What is needed is an exact copy of the data that follows.

-- Dataset follows --

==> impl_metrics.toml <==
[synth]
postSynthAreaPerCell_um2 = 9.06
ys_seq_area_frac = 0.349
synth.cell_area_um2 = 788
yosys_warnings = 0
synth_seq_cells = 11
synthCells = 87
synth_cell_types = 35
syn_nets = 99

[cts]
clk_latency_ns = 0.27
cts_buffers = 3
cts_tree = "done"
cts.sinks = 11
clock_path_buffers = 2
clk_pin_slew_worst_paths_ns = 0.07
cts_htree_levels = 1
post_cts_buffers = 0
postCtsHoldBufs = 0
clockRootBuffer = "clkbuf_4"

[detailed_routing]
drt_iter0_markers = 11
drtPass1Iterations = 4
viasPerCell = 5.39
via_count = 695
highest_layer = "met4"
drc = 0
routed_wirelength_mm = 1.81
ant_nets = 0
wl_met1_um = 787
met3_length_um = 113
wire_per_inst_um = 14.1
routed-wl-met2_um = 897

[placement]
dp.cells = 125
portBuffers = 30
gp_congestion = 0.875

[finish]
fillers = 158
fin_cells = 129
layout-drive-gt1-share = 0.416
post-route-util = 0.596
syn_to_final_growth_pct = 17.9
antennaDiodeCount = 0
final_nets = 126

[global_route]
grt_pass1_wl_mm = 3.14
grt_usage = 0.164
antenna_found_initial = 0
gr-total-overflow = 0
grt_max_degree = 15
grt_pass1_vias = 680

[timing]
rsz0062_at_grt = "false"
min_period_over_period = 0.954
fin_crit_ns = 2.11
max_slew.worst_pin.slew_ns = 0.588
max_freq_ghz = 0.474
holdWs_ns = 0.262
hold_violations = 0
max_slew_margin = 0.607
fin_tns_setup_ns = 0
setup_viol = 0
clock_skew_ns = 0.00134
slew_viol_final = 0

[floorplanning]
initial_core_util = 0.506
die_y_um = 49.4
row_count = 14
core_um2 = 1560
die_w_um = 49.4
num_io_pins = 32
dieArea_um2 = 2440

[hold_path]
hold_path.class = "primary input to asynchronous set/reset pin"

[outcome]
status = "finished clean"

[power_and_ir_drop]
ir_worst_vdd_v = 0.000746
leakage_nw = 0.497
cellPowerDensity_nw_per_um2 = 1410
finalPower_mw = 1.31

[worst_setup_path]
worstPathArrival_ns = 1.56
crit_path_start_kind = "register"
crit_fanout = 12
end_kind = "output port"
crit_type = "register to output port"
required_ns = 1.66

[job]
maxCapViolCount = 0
===== src/rtl/mem_arbiter.sv =====
// rtl/mem_arbiter.sv - arbitrates a single-ported RAM between instruction fetch and data ports
module mem_arbiter #(
    parameter int unsigned MAX_DSTREAK = 4
) (
    input  logic        CLK,
    input  logic        nRST,
    input  logic        iREN,
    input  logic [31:0] iaddr,
    input  logic        dREN,
    input  logic        dWEN,
    input  logic [31:0] daddr,
    input  logic [31:0] dstore,
    input  logic [1:0]  ramstate,
    input  logic [31:0] ramload,
    output logic        iwait,
    output logic        dwait,
    output logic [31:0] iload,
    output logic [31:0] dload,
    output logic        ramREN,
    output logic        ramWEN,
    output logic [31:0] ramaddr,
    output logic [31:0] ramstore,
    output logic [7:0]  err_count
);

    typedef enum logic [1:0] {
        IDLE = 2'd0,
        DGNT = 2'd1,
        IGNT = 2'd2
    } state_t;

    localparam logic [1:0] RAM_ACCESS = 2'd2;
    localparam logic [1:0] RAM_ERROR  = 2'd3;
    localparam logic [3:0] STREAK_MAX = 4'(MAX_DSTREAK);

    state_t     state_q;
    logic [3:0] streak_q;
    logic [7:0] err_q;

    logic dreq;
    logic done;
    logic ram_err;

    assign dreq    = dREN | dWEN;
    assign done    = (ramstate == RAM_ACCESS);
    assign ram_err = (ramstate == RAM_ERROR);

    always_ff @(posedge CLK or negedge nRST) begin
        if (!nRST) begin
            state_q  <= IDLE;
            streak_q <= 4'd0;
            err_q    <= 8'd0;
        end else begin
            case (state_q)
                IDLE: begin
                    // Data wins unless the instruction side has waited out a full streak.
                    if (dreq && !(iREN && streak_q == STREAK_MAX))
                        state_q <= DGNT;
                    else if (iREN)
                        state_q <= IGNT;
                end
                DGNT: begin
                    if (done) begin
                        state_q <= IDLE;
                        if (!iREN)
                            streak_q <= 4'd0;
                        else if (streak_q < STREAK_MAX)
                            streak_q <= streak_q + 4'd1;
                    end else if (!dreq) begin
                        state_q <= IDLE;
                    end
                end
                IGNT: begin
                    if (done) begin
                        state_q  <= IDLE;
                        streak_q <= 4'd0;
                    end else if (!iREN) begin
                        state_q <= IDLE;
                    end
                end
                default: state_q <= IDLE;
            endcase
            // ERROR keeps the grant and retries; only the counter moves.
            if (state_q != IDLE && ram_err && err_q != 8'hFF)
                err_q <= err_q + 8'd1;
        end
    end

    always_comb begin
        iwait    = 1'b1;
        dwait    = 1'b1;
        iload    = 32'd0;
        dload    = 32'd0;
        ramREN   = 1'b0;
        ramWEN   = 1'b0;
        ramaddr  = 32'd0;
        ramstore = 32'd0;
        case (state_q)
            DGNT: begin
                ramaddr  = daddr;
                ramstore = dstore;
                ramWEN   = dWEN;
                ramREN   = dREN & ~dWEN;
                if (done) begin
                    dwait = 1'b0;
                    dload = ramload;
                end
            end
            IGNT: begin
                ramaddr = iaddr;
                ramREN  = 1'b1;
                if (done) begin
                    iwait = 1'b0;
                    iload = ramload;
                end
            end
            default: ;
        endcase
    end

    assign err_count = err_q;

endmodule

-- Dataset concluded --

## [Response to the task]
==> impl_metrics.toml <==
[synth]
postSynthAreaPerCell_um2 = 9.06
ys_seq_area_frac = 0.349
synth.cell_area_um2 = 788
yosys_warnings = 0
synth_seq_cells = 11
synthCells = 87
synth_cell_types = 35
syn_nets = 99

[cts]
clk_latency_ns = 0.27
cts_buffers = 3
cts_tree = "done"
cts.sinks = 11
clock_path_buffers = 2
clk_pin_slew_worst_paths_ns = 0.07
cts_htree_levels = 1
post_cts_buffers = 0
postCtsHoldBufs = 0
clockRootBuffer = "clkbuf_4"

[detailed_routing]
drt_iter0_markers = 11
drtPass1Iterations = 4
viasPerCell = 5.39
via_count = 695
highest_layer = "met4"
drc = 0
routed_wirelength_mm = 1.81
ant_nets = 0
wl_met1_um = 787
met3_length_um = 113
wire_per_inst_um = 14.1
routed-wl-met2_um = 897

[placement]
dp.cells = 125
portBuffers = 30
gp_congestion = 0.875

[finish]
fillers = 158
fin_cells = 129
layout-drive-gt1-share = 0.416
post-route-util = 0.596
syn_to_final_growth_pct = 17.9
antennaDiodeCount = 0
final_nets = 126

[global_route]
grt_pass1_wl_mm = 3.14
grt_usage = 0.164
antenna_found_initial = 0
gr-total-overflow = 0
grt_max_degree = 15
grt_pass1_vias = 680

[timing]
rsz0062_at_grt = "false"
min_period_over_period = 0.954
fin_crit_ns = 2.11
max_slew.worst_pin.slew_ns = 0.588
max_freq_ghz = 0.474
holdWs_ns = 0.262
hold_violations = 0
max_slew_margin = 0.607
fin_tns_setup_ns = 0
setup_viol = 0
clock_skew_ns = 0.00134
slew_viol_final = 0

[floorplanning]
initial_core_util = 0.506
die_y_um = 49.4
row_count = 14
core_um2 = 1560
die_w_um = 49.4
num_io_pins = 32
dieArea_um2 = 2440

[hold_path]
hold_path.class = "primary input to asynchronous set/reset pin"

[outcome]
status = "finished clean"

[power_and_ir_drop]
ir_worst_vdd_v = 0.000746
leakage_nw = 0.497
cellPowerDensity_nw_per_um2 = 1410
finalPower_mw = 1.31

[worst_setup_path]
worstPathArrival_ns = 1.56
crit_path_start_kind = "register"
crit_fanout = 12
end_kind = "output port"
crit_type = "register to output port"
required_ns = 1.66

[job]
maxCapViolCount = 0
===== src/rtl/mem_arbiter.sv =====
// rtl/mem_arbiter.sv - arbitrates a single-ported RAM between instruction fetch and data ports
module mem_arbiter #(
    parameter int unsigned MAX_DSTREAK = 4
) (
    input  logic        CLK,
    input  logic        nRST,
    input  logic        iREN,
    input  logic [31:0] iaddr,
    input  logic        dREN,
    input  logic        dWEN,
    input  logic [31:0] daddr,
    input  logic [31:0] dstore,
    input  logic [1:0]  ramstate,
    input  logic [31:0] ramload,
    output logic        iwait,
    output logic        dwait,
    output logic [31:0] iload,
    output logic [31:0] dload,
    output logic        ramREN,
    output logic        ramWEN,
    output logic [31:0] ramaddr,
    output logic [31:0] ramstore,
    output logic [7:0]  err_count
);

    typedef enum logic [1:0] {
        IDLE = 2'd0,
        DGNT = 2'd1,
        IGNT = 2'd2
    } state_t;

    localparam logic [1:0] RAM_ACCESS = 2'd2;
    localparam logic [1:0] RAM_ERROR  = 2'd3;
    localparam logic [3:0] STREAK_MAX = 4'(MAX_DSTREAK);

    state_t     state_q;
    logic [3:0] streak_q;
    logic [7:0] err_q;

    logic dreq;
    logic done;
    logic ram_err;

    assign dreq    = dREN | dWEN;
    assign done    = (ramstate == RAM_ACCESS);
    assign ram_err = (ramstate == RAM_ERROR);

    always_ff @(posedge CLK or negedge nRST) begin
        if (!nRST) begin
            state_q  <= IDLE;
            streak_q <= 4'd0;
            err_q    <= 8'd0;
        end else begin
            case (state_q)
                IDLE: begin
                    // Data wins unless the instruction side has waited out a full streak.
                    if (dreq && !(iREN && streak_q == STREAK_MAX))
                        state_q <= DGNT;
                    else if (iREN)
                        state_q <= IGNT;
                end
                DGNT: begin
                    if (done) begin
                        state_q <= IDLE;
                        if (!iREN)
                            streak_q <= 4'd0;
                        else if (streak_q < STREAK_MAX)
                            streak_q <= streak_q + 4'd1;
                    end else if (!dreq) begin
                        state_q <= IDLE;
                    end
                end
                IGNT: begin
                    if (done) begin
                        state_q  <= IDLE;
                        streak_q <= 4'd0;
                    end else if (!iREN) begin
                        state_q <= IDLE;
                    end
                end
                default: state_q <= IDLE;
            endcase
            // ERROR keeps the grant and retries; only the counter moves.
            if (state_q != IDLE && ram_err && err_q != 8'hFF)
                err_q <= err_q + 8'd1;
        end
    end

    always_comb begin
        iwait    = 1'b1;
        dwait    = 1'b1;
        iload    = 32'd0;
        dload    = 32'd0;
        ramREN   = 1'b0;
        ramWEN   = 1'b0;
        ramaddr  = 32'd0;
        ramstore = 32'd0;
        case (state_q)
            DGNT: begin
                ramaddr  = daddr;
                ramstore = dstore;
                ramWEN   = dWEN;
                ramREN   = dREN & ~dWEN;
                if (done) begin
                    dwait = 1'b0;
                    dload = ramload;
                end
            end
            IGNT: begin
                ramaddr = iaddr;
                ramREN  = 1'b1;
                if (done) begin
                    iwait = 1'b0;
                    iload = ramload;
                end
            end
            default: ;
        endcase
    end

    assign err_count = err_q;

endmodule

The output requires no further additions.